The individual cars (and particularly MK1s) that get most raved about here are invariably highly modified. To be honest I can't remember ever reading anybody heaping praise on a car due to it being in pristine, original condition. What you do get are people who defend the purity of the original design and don't like that to be messed around with _too much_, though minor enhancements are very popular. So for instance, putting a MK2 deep bumper on a MK1 is often frowned upon but a V6 bumper on a 225 is so desirable that finding a V6 bumper is like hunting for rocking horse droppings.

There are some very obvious exceptions. Conlechi's car was long lauded as one of the best on the forum, but guess what? Yup, Mk2 grille! Likewise, VSPURS's car is very highly regarded but carries many bodywork modifications. In contrast those of us who have done our best to keep our cars within the ethos of the original design with only very subtle enhancements tend to pass by completely un-noticed.

So I find it hard to agree with you. There are different camps on the forum but to suggest it is unfriendly to modification is a little odd.


----------



## alun (Aug 2, 2010)

id have to agree with the op somewhat.. since joining the forum ive also noticed that modding the exterior in any way other than very sublty is frowned upon.. you just need to look at the amount of v6 bumpers being put on 225, and lcr splitters. neither of these mods make the car look any diffrent to a standard tt (allbeit it diffrent to the tt its now on).

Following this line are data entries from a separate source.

What follows belongs to an exercise in optimizing a design on an open flow for small area, a short achievable clock period and few clock cycles; a production flow would make more cautious choices. RTL that was checked went through simulation tests only; none was proved equivalent to the original. Power is estimated from default activity; no workload was simulated.

==> flow/design.v <==
module ash_rx (
    input  wire       clk,
    input  wire       rst,
    input  wire       in_valid,
    input  wire [7:0] in_byte,
    output wire       in_ready,
    output wire       out_valid,
    input  wire       out_ready,
    output wire [4:0] out_tag,
    output wire [7:0] out_data,
    output wire       out_last
);
    localparam integer N    = 128;         
    localparam integer RS   = 16;          
    localparam integer RSB  = 4;           
    localparam integer WS   = 16;          
    localparam integer WSB  = 4;           
    localparam integer NWT  = N / WS;
    localparam integer D    = 8;           
    localparam integer DB   = 3;           
    localparam [7:0] FLAG = 8'h7E, ESC = 8'h7D, XON = 8'h11, XOFF = 8'h13,
                     SUB  = 8'h18, CAN = 8'h1A;
    localparam [3:0] C_GOOD = 4'd0, C_BAD_ESCAPE = 4'd1, C_SHORT = 4'd2,
                     C_CRC = 4'd3, C_UNKNOWN = 4'd4, C_BAD_LENGTH = 4'd5,
                     C_BAD_VERSION = 4'd6, C_CANCEL = 4'd7, C_SUB = 4'd8,
                     C_XON = 4'd9, C_XOFF = 4'd10, C_OVERFLOW = 4'd11,
                     C_GOOD_FULL = 4'd15;
    localparam [4:0] T_BODY = 5'h07;
    function automatic is_reserved(input [7:0] b);
        is_reserved = (b == FLAG) || (b == ESC) || (b == XON) ||
                      (b == XOFF) || (b == SUB) || (b == CAN);
    endfunction
    function automatic [15:0] crc16_byte(input [15:0] c_in, input [7:0] b);
        integer k;
        reg [15:0] c;
        begin
            c = c_in ^ {b, 8'h00};
            for (k = 0; k < 8; k = k + 1)
                c = c[15] ? ((c << 1) ^ 16'h1021) : (c << 1);
            crc16_byte = c;
        end
    endfunction
    function automatic [7:0] lfsr_step(input [7:0] r);
        lfsr_step = (r >> 1) ^ (r[0] ? 8'hB8 : 8'h00);
    endfunction
    function automatic [4:0] hdr_tag(input [7:0] c);
        if (!c[7])                 hdr_tag = 5'h01;
        else if (c[6:5] == 2'b00)  hdr_tag = 5'h02;
        else if (c[6:5] == 2'b01)  hdr_tag = 5'h03;
        else if (c[1:0] == 2'b00)  hdr_tag = 5'h04;
        else if (c[1:0] == 2'b01)  hdr_tag = 5'h05;
        else                       hdr_tag = 5'h06;
    endfunction
    reg [7:0] ring [0:N-1];
    reg        pv, sv;
    reg [7:0]  pb, sb;
    reg        b_flag, b_can, b_sub, b_xo, b_esc, is_data;    
    reg        discard;
    reg        in_frame;        
    reg [7:0]  cnt;             
    reg [6:0]  wpos;            
    reg [7:0]  occ;             
    reg        esc_pend, esc_err;
    reg [2:0]  ulen;            
    reg [15:0] crc;
    reg        crc_ok;          
    reg        k_data, k_hdr, k_rstack, k_error;    
    reg        u1ok;            
    reg [3:0]  q_ent [0:D-1];
    reg [DB:0] q_wp, q_rp;      
    reg        hv;              
    reg [3:0]  h_code;
    reg        h_good;
    reg        rbusy;           
    reg        rfull;           
    reg [6:0]  rpos;            
    reg [7:0]  rb;              
    reg        rb_mark, rb_esc;
    reg [7:0]  rwalk;           
    reg        resc;
    reg [1:0]  uj;              
    reg [7:0]  d1, d2, d3;      
    reg        hdr;             
    reg        scr;             
    reg [7:0]  lfsr;
    reg        av, bv;
    reg [4:0]  atag, btag;
    reg [7:0]  adata, bdata;
    reg        alast, blast;
    assign in_ready  = !sv;
    assign out_valid = av;
    assign out_tag   = atag;
    assign out_data  = adata;
    assign out_last  = alast;
    wire [7:0] nb       = sv ? sb : in_byte;      
    wire       full     = cnt[7];
    wire [7:0]  unesc   = pb ^ 8'h20;
    wire        u_valid = !esc_err && (esc_pend ? is_reserved(unesc) : !b_esc);
    wire [7:0]  u_byte  = esc_pend ? unesc : pb;
    wire [15:0] crc_nx  = crc16_byte(crc, u_byte);
    wire        esc_bad = esc_err || esc_pend;
    wire        f_good  = !esc_bad && crc_ok && (ulen >= 3'd3) &&
                          (k_data || (k_hdr && ulen == 3'd3) ||
                           ((k_rstack && u1ok || k_error) && ulen == 3'd5));
    wire [3:0]  fcode   = esc_bad              ? C_BAD_ESCAPE :
                          (ulen < 3'd3)        ? C_SHORT :
                          !crc_ok              ? C_CRC :
                          k_data               ? C_GOOD :
                          k_hdr                ? ((ulen == 3'd3) ? C_GOOD : C_BAD_LENGTH) :
                          (k_rstack || k_error) ? ((ulen != 3'd5) ? C_BAD_LENGTH :
                                                   (k_rstack && !u1ok) ? C_BAD_VERSION : C_GOOD) :
                                                  C_UNKNOWN;
    wire        aligned  = wpos[WSB-1:0] == 0;
    wire        slot_ok  = aligned && !occ[7];
    wire        q_room   = (q_wp[DB-1:0] != q_rp[DB-1:0]) || (q_wp[DB] == q_rp[DB]);
    wire        need_slot = !discard && ((is_data && !full) ||
                                         (b_flag && in_frame && !full && f_good));
    wire        need_q   = !discard && ((b_flag && in_frame) || b_can || b_sub ||
                                        b_xo || (is_data && full));
    wire        go       = pv && (!need_slot || slot_ok) && (!need_q || q_room);
    wire        live     = go && !discard;
    wire        ev_flag  = live && b_flag && in_frame;
    wire        ev_drop  = live && (b_can || b_sub || (is_data && full) ||
                                    (b_flag && in_frame && !f_good));
    wire        ev_app   = live && is_data && !full;
    wire        wr       = live && need_slot;
    wire        push     = live && need_q;
    wire [3:0]  push_code = b_flag ? ((full && f_good) ? C_GOOD_FULL : fcode) :
                            b_can  ? C_CANCEL :
                            b_sub  ? C_SUB :
                            b_xo   ? (pb[1] ? C_XOFF : C_XON) :
                                     C_OVERFLOW;
    wire [NWT-1:0] wtap = {{(NWT-1){1'b0}}, 1'b1} << wpos[6:WSB];
    wire        space   = !bv;
    wire        q_empty = q_wp == q_rp;
    wire        rhit    = rpos[RSB-1:0] == 0;
    wire        r_vend  = rfull && rwalk[7];            
    wire        rstep   = rbusy && space && (r_vend || rhit);
    wire        r_end   = r_vend || rb_mark;
    wire        r_escb  = !resc && rb_esc;
    wire [7:0]  r_u     = resc ? (rb ^ 8'h20) : rb;
    wire        r_emit  = rstep && (r_end || (!r_escb && (uj == 2'd3)));
    wire        r_adv   = rstep && !r_vend;             
    wire        pop_idle  = !rbusy && hv && space;
    wire        pop_chain = rstep && r_end && hv && h_good;
    wire        pop = pop_idle || pop_chain;
    wire        e_diag  = pop_idle && !h_good;
    wire        ev      = r_emit || e_diag;
    wire [4:0]  etag    = e_diag ? ({1'b0, h_code} + 5'd7) :
                          hdr    ? hdr_tag(d3) : T_BODY;
    wire [7:0]  edata   = e_diag ? 8'h00 :
                          hdr    ? d3 : (d3 ^ (scr ? lfsr : 8'h00));
    wire        elast   = e_diag || r_end;
    wire        h_load  = !hv || pop;
    wire [7:0]  rpre    = ring[{rpos[6:RSB], {(RSB-1){1'b0}}, 1'b1}];
    wire [7:0]  occ_dr  = occ - cnt;
    wire [7:0]  occ_n   = ev_drop ? (r_adv ? occ_dr - 8'd1 : occ_dr) :
                          wr      ? (r_adv ? occ : occ + 8'd1) :
                                    (r_adv ? occ - 8'd1 : occ);
    wire [6:0]  wpos_n  = ev_drop ? (wpos - cnt[6:0] - 7'd1) :
                          wr      ? wpos : (wpos - 7'd1);
    integer i;
    always @(posedge clk) begin
        for (i = 0; i < N; i = i + 1) begin
            if ((i % WS) == WS - 1 && wr && wtap[((i + 1) % N) / WS])
                ring[i] <= pb;
            else
                ring[i] <= ring[(i + 1) % N];
        end
        if (push && !(h_load && q_empty))
            q_ent[q_wp[DB-1:0]] <= push_code;
        if (h_load) begin
            h_code <= q_empty ? push_code : q_ent[q_rp[DB-1:0]];
            h_good <= q_empty ? (push_code == C_GOOD || push_code == C_GOOD_FULL)
                              : (q_ent[q_rp[DB-1:0]] == C_GOOD ||
                                 q_ent[q_rp[DB-1:0]] == C_GOOD_FULL);
        end
        if (!pv || go) begin
            pb      <= nb;
            b_flag  <= nb == FLAG;
            b_can   <= nb == CAN;
            b_sub   <= nb == SUB;
            b_xo    <= (nb == XON) || (nb == XOFF);
            b_esc   <= nb == ESC;
            is_data <= !((nb == FLAG) || (nb == CAN) || (nb == SUB) ||
                         (nb == XON) || (nb == XOFF));
        end
        if (!sv)
            sb <= in_byte;
        rb      <= rpre;
        rb_mark <= rpre == FLAG;
        rb_esc  <= rpre == ESC;
    end
    always @(posedge clk) begin
        if (rst) begin
            pv       <= 1'b0;
            sv       <= 1'b0;
            discard  <= 1'b0;
            in_frame <= 1'b0;
            cnt      <= 8'd0;
            wpos     <= 7'd0;
            occ      <= 8'd0;
            esc_pend <= 1'b0;
            esc_err  <= 1'b0;
            ulen     <= 3'd0;
            crc      <= 16'hFFFF;
            crc_ok   <= 1'b0;
            k_data   <= 1'b0;
            k_hdr    <= 1'b0;
            k_rstack <= 1'b0;
            k_error  <= 1'b0;
            u1ok     <= 1'b0;
            q_wp     <= 0;
            q_rp     <= 0;
            hv       <= 1'b0;
            rbusy    <= 1'b0;
            rfull    <= 1'b0;
            rpos     <= 7'd0;
            rwalk    <= 8'd0;
            resc     <= 1'b0;
            uj       <= 2'd0;
            d1       <= 8'd0;
            d2       <= 8'd0;
            d3       <= 8'd0;
            hdr      <= 1'b0;
            scr      <= 1'b0;
            lfsr     <= 8'h42;
            av       <= 1'b0;
            atag     <= 5'd0;
            adata    <= 8'd0;
            alast    <= 1'b0;
            bv       <= 1'b0;
            btag     <= 5'd0;
            bdata    <= 8'd0;
            blast    <= 1'b0;
        end else begin
            if (!pv || go) begin
                pv <= sv || in_valid;
                sv <= 1'b0;
            end else if (!sv)
                sv <= in_valid;
            if (go && discard) begin
                if (b_flag) discard <= 1'b0;
            end
            if (ev_flag || ev_drop) begin
                in_frame <= 1'b0;
                cnt      <= 8'd0;
                esc_pend <= 1'b0;
                esc_err  <= 1'b0;
                ulen     <= 3'd0;
                crc      <= 16'hFFFF;
                crc_ok   <= 1'b0;
                if (ev_drop && !b_flag && !b_can) discard <= 1'b1;
            end else if (ev_app) begin
                in_frame <= 1'b1;
                cnt      <= cnt + 8'd1;
                if (!esc_err) begin
                    if (esc_pend) begin
                        esc_pend <= 1'b0;
                        if (!u_valid) esc_err <= 1'b1;
                    end else if (b_esc)
                        esc_pend <= 1'b1;
                end
                if (u_valid) begin
                    if (ulen == 3'd0) begin
                        k_data   <= !u_byte[7];
                        k_hdr    <= u_byte[7] && (!u_byte[6] || u_byte == 8'hC0);
                        k_rstack <= u_byte == 8'hC1;
                        k_error  <= u_byte == 8'hC2;
                    end
                    if (ulen == 3'd1) u1ok <= (u_byte == 8'h02);
                    if (ulen != 3'd6) ulen <= ulen + 3'd1;
                    crc    <= crc_nx;
                    crc_ok <= crc_nx == 16'h0000;
                end
            end
            wpos <= wpos_n;
            occ  <= occ_n;
            if (push && !(h_load && q_empty))
                q_wp <= q_wp + 1'b1;
            if (h_load) begin
                hv <= !q_empty || push;
                if (!q_empty)
                    q_rp <= q_rp + 1'b1;
            end
            if (!av || out_ready) begin
                av    <= bv || ev;
                atag  <= bv ? btag  : etag;
                adata <= bv ? bdata : edata;
                alast <= bv ? blast : elast;
                bv    <= 1'b0;
            end else if (ev) begin
                bv    <= 1'b1;
                btag  <= etag;
                bdata <= edata;
                blast <= elast;
            end
            if (r_emit) begin
                if (hdr) begin
                    hdr <= 1'b0;
                    scr <= !d3[7];
                end else
                    lfsr <= lfsr_step(lfsr);
            end
            if (!r_adv)
                rpos <= rpos - 7'd1;
            if (pop) begin
                rbusy <= h_good;
                rfull <= h_code == C_GOOD_FULL;
                rwalk <= 8'd0;
                resc  <= 1'b0;
                uj    <= 2'd0;
                hdr   <= 1'b1;
                lfsr  <= 8'h42;
            end else if (rstep) begin
                if (r_end)
                    rbusy <= 1'b0;
                else begin
                    rwalk <= rwalk + 8'd1;
                    if (r_escb)
                        resc <= 1'b1;
                    else begin
                        resc <= 1'b0;
                        d1   <= r_u;
                        d2   <= d1;
                        d3   <= d2;
                        if (uj != 2'd3) uj <= uj + 2'd1;
                    end
                end
            end
        end
    end
endmodule
Background: an optimization exercise with open tools, aiming at small area, a short achievable clock period and few clock cycles per item. Do not read the settings as production practice.
No functional check of the RTL was part of any run shown here.
No activity file was given, so power comes from the tool's default toggle rates.

==> flow/constraint.sdc <==
create_clock -name core_clock -period 5.0 [get_ports {clk}]
set_input_delay 1.0000 -clock core_clock [delete_from_list [all_inputs] [get_ports {clk}]]
set_output_delay 1.0000 -clock core_clock [all_outputs]
set_load 0.01 [all_outputs]
==> flow/run.sh <==
#!/bin/bash
# synth_recipe.tcl (not shown) runs the flow's synth.tcl, then flattens the netlist and writes it again
# the make line also repeats each setting of config.mk as NAME=value (left out here)
make -C /OpenROAD-flow-scripts/flow DESIGN_CONFIG=/design/flow/config.mk WORK_HOME=/design/flow/orfs CLKGATE_MAP_FILE= SYNTH_SCRIPT=/design/flow/synth_recipe.tcl finish
==> flow/design.v <==
module rtp_h264_depkt (
    input  wire       clk,
    input  wire       rst,
    input  wire       cfg_strict_f,
    input  wire       cfg_zero_byte,
    input  wire       in_valid,
    output wire       in_ready,
    input  wire [7:0] in_data,
    input  wire       in_last,
    output wire       out_valid,
    input  wire       out_ready,
    output wire [7:0] out_data,
    output wire       res_valid,
    output wire [2:0] res_cause,
    output wire [4:0] res_flags
);
    localparam [2:0] C_OK         = 3'd0;
    localparam [2:0] C_SHORT      = 3'd1;
    localparam [2:0] C_FBIT       = 3'd2;
    localparam [2:0] C_TRUNC_DON  = 3'd3;
    localparam [2:0] C_TRUNC_SIZE = 3'd4;
    localparam [2:0] C_TRUNC_EXTRA= 3'd5;
    localparam [2:0] C_ZERO_SIZE  = 3'd6;
    localparam [2:0] C_TRUNC_UNIT = 3'd7;
    localparam [3:0] S_IDLE    = 4'b1000;   
    localparam [3:0] S_FU_HDR  = 4'b1001;   
    localparam [3:0] S_COPY    = 4'b1010;   
    localparam [3:0] S_SZ0     = 4'b1100;   
    localparam [3:0] S_SZ1     = 4'b1101;   
    localparam [3:0] S_UNIT    = 4'b1110;   
    localparam [3:0] S_UNIT_F  = 4'b1111;   
    localparam [3:0] S_UHDR    = 4'b0100;   
    localparam [3:0] S_FUB_DON = 4'b0000;   
    localparam [3:0] S_AG_DON  = 4'b0001;   
    localparam [3:0] S_EXT     = 4'b0010;   
    localparam [3:0] S_DRAIN   = 4'b0011;   
    reg  [3:0]  state;
    reg         first;       
    reg  [7:0]  hdr;         
    reg         mtap;        
    reg         m24;         
    reg  [1:0]  cnt;         
    reg         ow_z2, ow_z1, ow_01, ow_h;
    reg         u_z3;        
    reg         u_go;        
    reg  [15:0] remain;      
    reg         rem1;        
    reg         sz0;         
    reg         hi0;         
    reg  [4:0]  sflags;      
    function [4:0] classify(input [4:0] ty);
        case (ty)
            5'd1: classify = 5'b01000;
            5'd5: classify = 5'b10000;
            5'd6: classify = 5'b00100;
            5'd7: classify = 5'b00001;
            5'd8: classify = 5'b00010;
            default: classify = 5'b00000;
        endcase
    endfunction
    wire st_emit  = state[3];
    wire st_idle  = (state == S_IDLE);
    wire st_fuh   = (state == S_FU_HDR);
    wire st_uhdr  = (state == S_UHDR);
    wire st_sz    = (state[3:1] == 3'b110);
    wire st_sz0   = (state == S_SZ0);
    wire st_sz1   = (state == S_SZ1);
    wire st_unit  = (state == S_UNIT);
    wire st_unitf = (state == S_UNIT_F);
    wire st_ext   = (state == S_EXT);
    wire st_drain = (state == S_DRAIN);
    wire st_copy  = (state == S_COPY);
    wire st_fbdon = (state == S_FUB_DON);
    wire st_agdon = (state == S_AG_DON);
    wire pend     = ow_h;                        
    wire rem_one  = rem1;
    wire rem_zero = sz0;
    wire [4:0] t0 = in_data[4:0];
    wire t_single = (t0 != 5'd0) && !(t0[4] && t0[3]);
    wire zb_type  = (t0 == 5'd6) || (t0 == 5'd7) || (t0 == 5'd8);
    wire zb_app   = cfg_zero_byte && zb_type;
    wire uf       = cfg_strict_f && in_data[7];
    assign in_ready  = !pend && (st_emit ? out_ready : st_uhdr ? (u_go && out_ready) : 1'b1);
    wire   take      = in_valid && in_ready;
    wire   emit_in   = (st_emit && !st_idle && !st_fuh) || st_uhdr ||
                       (st_idle && t_single) || (st_fuh && in_data[7]);
    assign out_valid = pend || (in_valid && emit_in);
    wire o_zero = !pend && (st_idle || st_fuh || st_sz);
    wire o_ucod = !pend && st_uhdr && !u_go;
    wire o_pass = !pend && !o_zero && !o_ucod;
    wire p_hdr  = ow_h && !ow_01;
    assign out_data[7:1] = ({7{o_pass}} & in_data[7:1]) | ({7{p_hdr}} & hdr[7:1]);
    assign out_data[0]   = (o_pass && in_data[0]) || (p_hdr && hdr[0]) ||
                           (ow_01 && !ow_z1) || (o_ucod && !(zb_app && !u_z3));
    wire short = st_idle || first;
    wire ok_r  = !short && (st_copy || (st_fbdon && cnt[0]) || st_agdon ||
                            (st_unit && rem_one) || (st_drain && cnt == 2'd0));
    wire ok_u  = !short && st_uhdr && rem_one;
    wire sz1_s = !short && st_sz1 && !mtap;
    wire sz_z  = hi0 && (in_data == 8'd0);
    reg [2:0] cause_r;       
    always @(*) begin
        cause_r = C_OK;
        if (short)
            cause_r = C_SHORT;
        else if (st_fbdon)
            cause_r = cnt[0] ? C_OK : C_TRUNC_DON;
        else if (st_sz0)
            cause_r = C_TRUNC_SIZE;
        else if (st_sz1)
            cause_r = mtap ? C_TRUNC_EXTRA : C_ZERO_SIZE;
        else if (st_ext)
            cause_r = (cnt != 2'd3) ? C_TRUNC_EXTRA : rem_zero ? C_ZERO_SIZE : C_TRUNC_UNIT;
        else if (st_uhdr || st_unit)
            cause_r = rem_one ? C_OK : C_TRUNC_UNIT;
        else if (st_unitf)
            cause_r = rem_one ? C_FBIT : C_TRUNC_UNIT;
        else if (st_drain)
            cause_r = {cnt[0], cnt[0] | cnt[1], 1'b0};
    end
    assign res_cause[2] = cause_r[2];
    assign res_cause[1] = cause_r[1] || (ok_u && uf);
    assign res_cause[0] = cause_r[0] || (sz1_s && !sz_z);
    assign res_valid    = take && in_last;
    assign res_flags    = ({5{ok_r}} & sflags) |
                          ({5{ok_u && !uf}} & (sflags | classify(t0)));
    always @(posedge clk) begin
        if (st_idle) begin
            hdr    <= in_data;
            mtap   <= (t0 == 5'd26) || (t0 == 5'd27);
            m24    <= (t0 == 5'd27) || (t0 == 5'd29);
            sflags <= classify(t0);
        end
        if (st_fuh) begin
            hdr[4:0] <= t0;
            sflags   <= in_data[7] ? classify(t0) : 5'd0;
        end
        if (st_uhdr && in_valid)
            sflags <= sflags | classify(t0);
        if (st_sz0) begin
            remain[15:8] <= in_data;
            hi0          <= (in_data == 8'd0);
        end
        if (st_sz1) begin
            remain[7:0] <= in_data;
            rem1        <= hi0 && (in_data == 8'd1);
            sz0         <= sz_z;
        end
        if ((st_uhdr || st_unit || st_unitf) && take) begin
            remain <= remain - 16'd1;
            rem1   <= (remain == 16'd2);
        end
    end
    always @(posedge clk) begin
        if (rst) begin
            state <= S_IDLE;
            {ow_z2, ow_z1, ow_01, ow_h} <= 4'b0000;
            u_z3  <= 1'b0;
            u_go  <= 1'b0;
        end else begin
            if (pend && out_ready)
                {ow_z2, ow_z1, ow_01, ow_h} <= {1'b0, ow_z2, ow_z1, ow_01};
            if (st_uhdr && in_valid && !u_go && out_ready) begin
                if (zb_app && !u_z3)
                    u_z3 <= 1'b1;
                else
                    u_go <= 1'b1;
            end
            if (take) begin
                first <= st_idle;
                case (state)
                    S_IDLE: begin
                        cnt <= 2'd0;
                        if (uf) begin
                            cnt   <= 2'd2;
                            state <= S_DRAIN;
                        end else if (t_single) begin
                            {ow_z2, ow_z1, ow_01, ow_h} <= {zb_app, 3'b111};
                            state <= S_COPY;
                        end else if (t0 == 5'd24)
                            state <= S_SZ0;
                        else if (t0 == 5'd25 || t0 == 5'd26 || t0 == 5'd27)
                            state <= S_AG_DON;
                        else if (t0 == 5'd28 || t0 == 5'd29)
                            state <= S_FU_HDR;
                        else
                            state <= S_DRAIN;
                    end
                    S_FU_HDR: begin
                        if (in_data[7])
                            {ow_z2, ow_z1, ow_01, ow_h} <= 4'b0111;
                        state <= m24 ? S_FUB_DON : S_COPY;
                    end
                    S_FUB_DON: begin
                        cnt <= 2'd1;
                        if (cnt[0])
                            state <= S_COPY;
                    end
                    S_AG_DON: begin
                        cnt <= 2'd1;
                        if (cnt[0])
                            state <= S_SZ0;
                    end
                    S_SZ0:
                        state <= S_SZ1;
                    S_SZ1: begin
                        cnt <= m24 ? 2'd0 : 2'd1;
                        if (mtap)
                            state <= S_EXT;
                        else if (sz_z) begin
                            cnt   <= 2'd1;
                            state <= S_DRAIN;
                        end else
                            state <= S_UHDR;
                    end
                    S_EXT: begin
                        cnt <= cnt + 2'd1;
                        if (cnt == 2'd3) begin
                            if (rem_zero) begin
                                cnt   <= 2'd1;
                                state <= S_DRAIN;
                            end else
                                state <= S_UHDR;
                        end
                    end
                    S_UHDR, S_UNIT, S_UNIT_F: begin
                        u_z3 <= 1'b0;
                        u_go <= 1'b0;
                        if (rem_one) begin
                            if (st_uhdr ? uf : st_unitf) begin
                                cnt   <= 2'd2;
                                state <= S_DRAIN;
                            end else
                                state <= S_SZ0;
                        end else if (st_uhdr)
                            state <= uf ? S_UNIT_F : S_UNIT;
                    end
                    default: ;
                endcase
                if (in_last) begin
                    state <= S_IDLE;
                    {ow_z2, ow_z1, ow_01, ow_h} <= 4'b0000;
                    u_z3  <= 1'b0;
                    u_go  <= 1'b0;
                end
            end
        end
    end
endmodule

but tbh tho, after trawling the net. there isnt many kits that suit the car either. its such a perticular shape its hard to get something to suit that doesnt look arse.

with a few exceptions.. cant think of all the names of the top of my head but harks and vspurs cars look good.


----------



## Dash (Oct 5, 2008)

It's hard to modify the car without looking too chavvy.

I get the impression that the MK2'ers are more hard on people, as I've seen a number of people flamed for suggesting putting a fixed wing on the MK2. Or even having their spoiler up.


----------



## roddy (Dec 25, 2008)

how can you say that puting a v6 spoiler on a standard car does not change the apearance ???? :roll: :roll:


----------



## alun (Aug 2, 2010)

id didnt say v6 spoiler i said v6 bumper..but either way. what i meant was, altho it looks diffent to how you bought it.....it still looks like a standard tt.. just a diffrent model. i really dont understand people going to the expense of changing parts for more standard parts.

but as stated, its your car and if thats how you want it too look. then go for it.


----------



## JNmercury00 (May 22, 2007)

alun said:


> id didnt say v6 spoiler i said v6 bumper..but either way. what i meant was, altho it looks diffent to how you bought it.....it still looks like a standard tt.. just a diffrent model. i really dont understand people going to the expense of changing parts for more standard parts.
> 
> but as stated, its your car and if thats how you want it too look. then go for it.


Cos the v6 bumper looks fucking awesome matey, that's why!


----------



## scoTTy (May 6, 2002)

It's quite funny reading this thread.

When I had my TT (1999 sh to 2003ish) it started where any mods at all on Mrk I's were frowned upon. The notion that the car was a classic Bauhaus inspired design and that it shouldn't be tinkered with and that stayed for quite a while....and now it seems it's gone to the other extreme.

I'm sure as time moves on the Mrk II's will get just as chavv'ed


----------



## ScoobyTT (Aug 24, 2009)

Oh they will, for sure. Why don't owners of other Audis do that though? Simple answer: because it's an Audi and it'd look shit. :lol:


----------



## Dash (Oct 5, 2008)

I dunno, I've seen some chaved Audi's about.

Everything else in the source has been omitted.